The OLKi project will connect researchers, scientists and citizens through the Fediverse. To do so it will extend the ActivityStreams language to support scientific research datasets and their related activities for the web, and create the OLKi platform to feature it.
The Fediverse is originally a social-network-oriented text communication platform that has emerged as a citizen initiative in 2017. It has quickly grown, both in number of users (more than 2.5 million users in November 2018) and supported functionalities, including for instance blog-like platforms (Plume), image sharing (Pixelfed), video sharing (PeerTube), audio sharing (funkwhale), etc. all while maintaining the basics for compatibility and interoperability (Pleroma being one of the main examples). One of the main strengths of the Fediverse is that all of these features are interconnected together through open standards, enabling users of one feature to access other features as well. A major side-effect is that web applications don't have to compete with each other but can understand each other (with a degree of compatibility). It might seem insignificant since it just amounts to the classic gains of using open standards. However in the case of social interactions, it allows even small and novel software to free themselves from Metcalfe's law by gaining support from existing communities.

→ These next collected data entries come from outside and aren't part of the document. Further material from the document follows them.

File: flow/design.v
module spi_fsm (
    input wire              clk,
    input wire              rst_n,
    input wire              spi_sclk,
    input wire              load,
    input wire [23:0]       data_in,
    output reg              spi_mosi,
    output reg              spi_cs_n,
    input wire              spi_miso,
    output reg [23:0]       data_out
);
    localparam              IDLE = 0, 
                            START = 1, 
                            TRANSFER = 2, 
                            STOP = 3;
    reg [2:0]               current_state;
    reg [2:0]               next_state;
    reg [23:0]              data_reg;
    reg [5:0]               bit_count;
    always @(posedge clk or negedge rst_n) begin
        if (!rst_n) begin
            current_state <= IDLE;
            spi_cs_n <= 1;
            data_reg <= 24'b0;
            bit_count <= 0;
        end else begin
            current_state <= next_state;
            case (current_state)
                IDLE: begin
                    if (load) begin
                        data_reg <= data_in;
                        bit_count <= 24;
                        next_state <= START;
                    end else begin
                        next_state <= IDLE;
                    end
                end
                START: begin
                    spi_cs_n <= 0;
                    next_state <= TRANSFER;
                end
                TRANSFER: begin
                    if (bit_count == 0) begin
                        next_state <= STOP;
                    end else begin
                        if (spi_sclk) begin
                            spi_mosi <= data_reg[23];
                            data_reg <= data_reg << 1;
                        end
                        if (!spi_sclk) begin
                            bit_count <= bit_count - 1;
                        end
                    end
                end
                STOP: begin
                    spi_cs_n <= 1;
                    next_state <= IDLE;
                end
                default: next_state <= IDLE;
            endcase
        end
    end
    always @(posedge clk) begin
        if (current_state == IDLE) begin
            data_out <= data_reg;
        end
    end
endmodule
File: flow/run.sh
#!/bin/bash
# OpenROAD 26Q1-2900-gdf79404cd8, Yosys 0.63+post, stock flow scripts
make -C /OpenROAD-flow-scripts/flow DESIGN_CONFIG=/design/flow/config.mk WORK_HOME=/design/flow/orfs finish
File: flow/config.mk
export PLATFORM = sky130hd
export DESIGN_NAME = spi_fsm
export DESIGN_NICKNAME = spi_fsm
export VERILOG_FILES = /design/flow/design.v
export SDC_FILE = /design/flow/constraint.sdc
export NUM_CORES = 4
export LEC_CHECK = 1
export CORE_UTILIZATION = 30
File: flow/constraint.sdc
current_design spi_fsm

set clk_period 4.5
set clk_io_pct 0.2

create_clock -name clk0 -period $clk_period [get_ports {clk}]

set non_clock_inputs [all_inputs -no_clocks]
set_input_delay [expr $clk_period * $clk_io_pct] -clock clk0 $non_clock_inputs
set_output_delay [expr $clk_period * $clk_io_pct] -clock clk0 [all_outputs]
==> run summary <==
Observations from the implementation run.

Run status:
- The run finished with clean final reports.

Setup path:
- The run puts the largest stage delay on the critical path at ~0.57 ns.
- The run puts the arrival time at the worst endpoint at 2.49 ns.
- The run gives the data required time of the critical path as 4.75 ns.
- The run puts the largest fanout of any net on the critical path at 48.
- Looking at the critical path, the single cell with the biggest stage delay is sky130_fd_sc_hd__clkdlybuf4s50_1.
- The run gives the critical path's top delay family as buffers and inverters.
- The run puts the number of buffer and inverter stages on the critical path at 2.
- The worst setup path is launched from an input pin.
- Traced cell by cell, the critical path runs through clkdlybuf4s50_1 > nor2b_1 > a311oi_4 > buf_4 > nor2_1 > a21oi_1.
- In the setup report, the worst path falls into the class in -> reg.
- The worst setup path is captured at a flop.

Finish:
- The run puts the post-synthesis to final-layout area growth at 33.9%.
- After the flow finishes, the layout carries non-filler instances totaling around 360.
- Cells fill approximately 43% of the core in the end.
- The run puts the number of filler instances in the final layout at 724.
- The layout summary lists the proportion of cells stronger than drive strength 1 as under 10%.
- The finished cells cover 0.00336 mm2.

Power and ir drop:
- The run puts the part of the total power dissipated in the clock network at between 20% and 30%.
- The run gives the internal power contribution as 1.34 mW.
- The run gives the static leakage power as 1.27 nW.
- Per report_power, the combinational group accounts for roughly a quarter of the total.
- The script extracted a net switching power of 0.534 mW.
- For this design the ratio of total power to cell area is between 500 and 600 mW/mm2.
- The run gives the sequential share of power as about half.
- The run puts the maximum VDD drop at ~0.16 mV.
- The run gives the switching share of power as 28.5%.

Placement:
- The run puts the number of placed cells counting well taps at ~340.
- The run gives the placed wire-length estimate after detailed placement as 2850 um.
- The run puts the post-placement worst setup slack at between 1.5 and 2 ns.
- The buffer_ports step reported a buffer count of around 53.
- RePlAce ended its routability-driven mode at a weighted congestion of 0.764.
- The post-placement cell area is between 0.003 and 0.004 mm2.

GRT:
- The run gives the aggregate global routing overflow as 0.
- The run gives the initial antenna violation count as 0.
- The global routing report lists combined usage of all routing layers as roughly 11%.
- The run puts the global-route wire length before repair at 7290 um.
- The run puts the largest net degree at the start of global routing at just under 50.
- The run puts the via count of the first global-routing pass at about 1500.

Synth:
- The run puts the post-synthesis cell area at between 0.002 and 0.003 mm2.
- The run gives the register bit count reported by yosys as approximately 60.
- The run puts the number of instances in the synthesized netlist at around 190.
- The main area contributors are sky130_fd_sc_hd__edfxtp_1 32%, sky130_fd_sc_hd__dfrtp_1 32%, sky130_fd_sc_hd__mux2i_1 9.6%, sky130_fd_sc_hd__a21oi_1 5.0%, sky130_fd_sc_hd__nor2_1 3.9%.
- The synthesis report names the predominant flop master as sky130_fd_sc_hd__dfrtp_1.
- Counting flops with an async set or reset pin after synthesis yields a share of 55.0%.
- For reference, the post-synthesis area per instance comes to 13.0 um2.
- Yosys instantiated no cell more often than sky130_fd_sc_hd__dfrtp_1.
- The synth_stat.txt file lists the number of cells as between 150 and 200.
- Per the synthesis report, the dominant area consumer among library cells is sky130_fd_sc_hd__edfxtp_1.
- The run puts the fraction of the yosys area taken by sequential cells at 65.3%.
- The gate-level netlist out of Yosys references 33 unique cell types.
- Yosys reports a chip area of 0.00251 mm2.
- The run gives the area fraction of the dominant cell type after synthesis as roughly 32%.
- The run puts the number of enable-type register cells in the synthesized netlist at 27.
- Counting the warning lines in the Yosys log gives 1.
- After synthesis, the most frequently instantiated cells are 32 x sky130_fd_sc_hd__dfrtp_1, 27 x sky130_fd_sc_hd__edfxtp_1, 26 x sky130_fd_sc_hd__nor2_1, 25 x sky130_fd_sc_hd__a21oi_1, 24 x sky130_fd_sc_hd__mux2i_1.

Clock tree:
- The run gives the number of buffers created by CTS as 9.
- The run gives the library cell used as clock root buffer as sky130_fd_sc_hd__clkbuf_8.
- The post-CTS hold buffer count recorded in the log is 0.
- The run puts the number of sinks on the clock net at around 60.
- The run gives the H-tree depth as 3.
- The run puts the post-cts repair resize count at 0.
- The run puts the maximum buffer depth of the clock tree at 2.
- TritonCTS built the clock tree.
- The run gives the insertion delay at the late pin of the worst-skew pair as between 0.3 and 0.4 ns.
- After clock tree synthesis, the clock-pin slew on the worst setup and hold paths is 0.06 ns.
- Per the repair_timing log after CTS, setup buffers inserted total 0.

Floorplanning:
- Per the OpenROAD floorplan log, the area of the die is between 0.008 and 0.009 mm2.
- The run puts the starting density of the core at a little under a third.
- Measured along the y axis, the die boundary spans 93.4 um.
- 55 I/O pins were placed.
- The run puts the core outline area at 0.00789 mm2.
- The run gives the horizontal extent of the die as just over 90 um.
- The run puts the placement row count at 32.

Min path:
- The path class of the tightest hold or removal check is reg -> reg.

Final timing:
- The pin closest to its max-slew limit shows a slew of around 0.42 ns.
- The run puts the fmax at between 400 and 500 MHz.
- The run puts the sum of negative setup slack at 0 ns.
- The run gives the count of final hold-check violations as 0.
- The run puts the max-slew violation count at 0.
- The run gives the setup clock skew after layout as approximately 0.0076 ns.
- The run puts the relative slew slack at a little under three quarters.
- Setup repair after global routing left no endpoint under its margin.
- The run puts the smallest setup slack after layout at between 2 and 2.5 ns.
- The final timing summary puts the cycle share of the worst path at 49.9%.
- The run gives the time the final worst path needs with I/O delays and setup as between 2 and 2.5 ns.
- The run puts the setup-violating endpoint count in the final report at 0.

Job:
- The run puts the number of warning messages in the logs at 30.
- The run puts the number of maximum-capacitance constraint violations at 0.

Drt:
- The run gives the violation count after the first detailed-route iteration as roughly 60.
- The run puts the antenna cell count at 0.
- After detailed routing, the number of remaining DRC violations is 0.
- The run puts the aggregate routed wire length at ~4500 um.
- The run gives the number of nets still failing antenna checks after routing as 0.
- The run gives the total number of vias as around 1600.
- The run puts the number of vias per cell after detailed routing at between 4 and 5.
- The run gives the average routed wire per standard cell as roughly 12 um.
- The run gives the length of the first detailed-routing pass in iterations as 4.
power by group through the flow:
stage | sequential [mW] | clock (mW) | combinational [mW]
after CTS | 0.912 | 0.504 | 0.491
after global routing | 0.940 | 0.529 | 0.543
final | 0.910 | 0.486 | 0.482
stage by stage:
| stage | power, mW | hold slack [ns] |
|---|---|---|
| detailed placement | 1.41 | 0.351 |
| global route | 2.01 | 0.369 |
| CTS | 1.91 | 0.351 |
| floorplan | 1.20 | 0.331 |
| finish | 1.88 | 0.348 |
| global placement | 1.40 | 0.334 |
placed cells by master, fill, tap and decap left out, drive strengths merged, types with 3 or more instances in the layout:
master	count
buf	5
mux2i	24
clkbuf	12
a21oi	25
nor2	26
nand4	3
dfrtp	32
edfxtp	27
nand2b	3
o21ai	4
nand2	3
clkdlybuf4s50	52
ha	6
inv	7
cells by family (layout without fill, tap and decap cells):
logic type	count (synthesis)	after routing	synth area share, %
AND/OR/NAND/NOR	46	46	9.43
buffers and inverters	16	80	2.99
flip-flops	60	60	65.3
multiplexers	24	24	9.58
AND-OR/OR-AND	41	41	9.72
adder cells (fa/ha/maj)	6	6	2.99
layer usage:
metal | vias to the layer above | wire length (um) | global-route usage [%]
li1 | 817 | - | -
met1 | 768 | 2070 | 17.2
met2 | 33 | 2090 | 16.7
met3 | 9 | 236 | 2.65
met4 | 0 | 86 | 2.69
met5 | - | 0 | 0
cell type report:
cell class / instances / area (um2) / area share [%]
clock inverter: 4 / 47.5 / 1.42
sequential: 60 / 1640 / 48.8
timing repair buffer: 57 / 556 / 16.5
tap: 102 / 128 / 3.80
inverter: 7 / 26.3 / 0.782
clock buffer: 12 / 155 / 4.62
multi-input combinational: 117 / 810 / 24.1
path summary, 6_finish.rpt:
check	startpoint	to	slack, ns	cells after the start
min in group asynchronous	rst_n	bit_count[3]	0.60	2
worst max register to register	current_state[1]	data_reg[16]	2.30	8
worst max-delay path	spi_sclk	data_reg[16]	2.26	6
worst min register to register	next_state[1]	current_state[1]	0.35	0
worst min-delay path	next_state[1]	current_state[1]	0.35	0
max in group asynchronous	rst_n	spi_cs_n	3.54	2
Power figures rest on the tool's default switching activity, not on a simulated workload.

The OLKi project will further enhance the Fediverse with a new functionality oriented towards scientific communication and research results dissemination. This will fill the current need of a dedicated global and open communication platform between researchers, but also between scientists and citizens. A need that is currently (partially) covered by sites such as Reddit, although we argue they are unfit for the role. In that sense it will be more than a platform to host datasets and provide features that current dataset hosting platforms lack.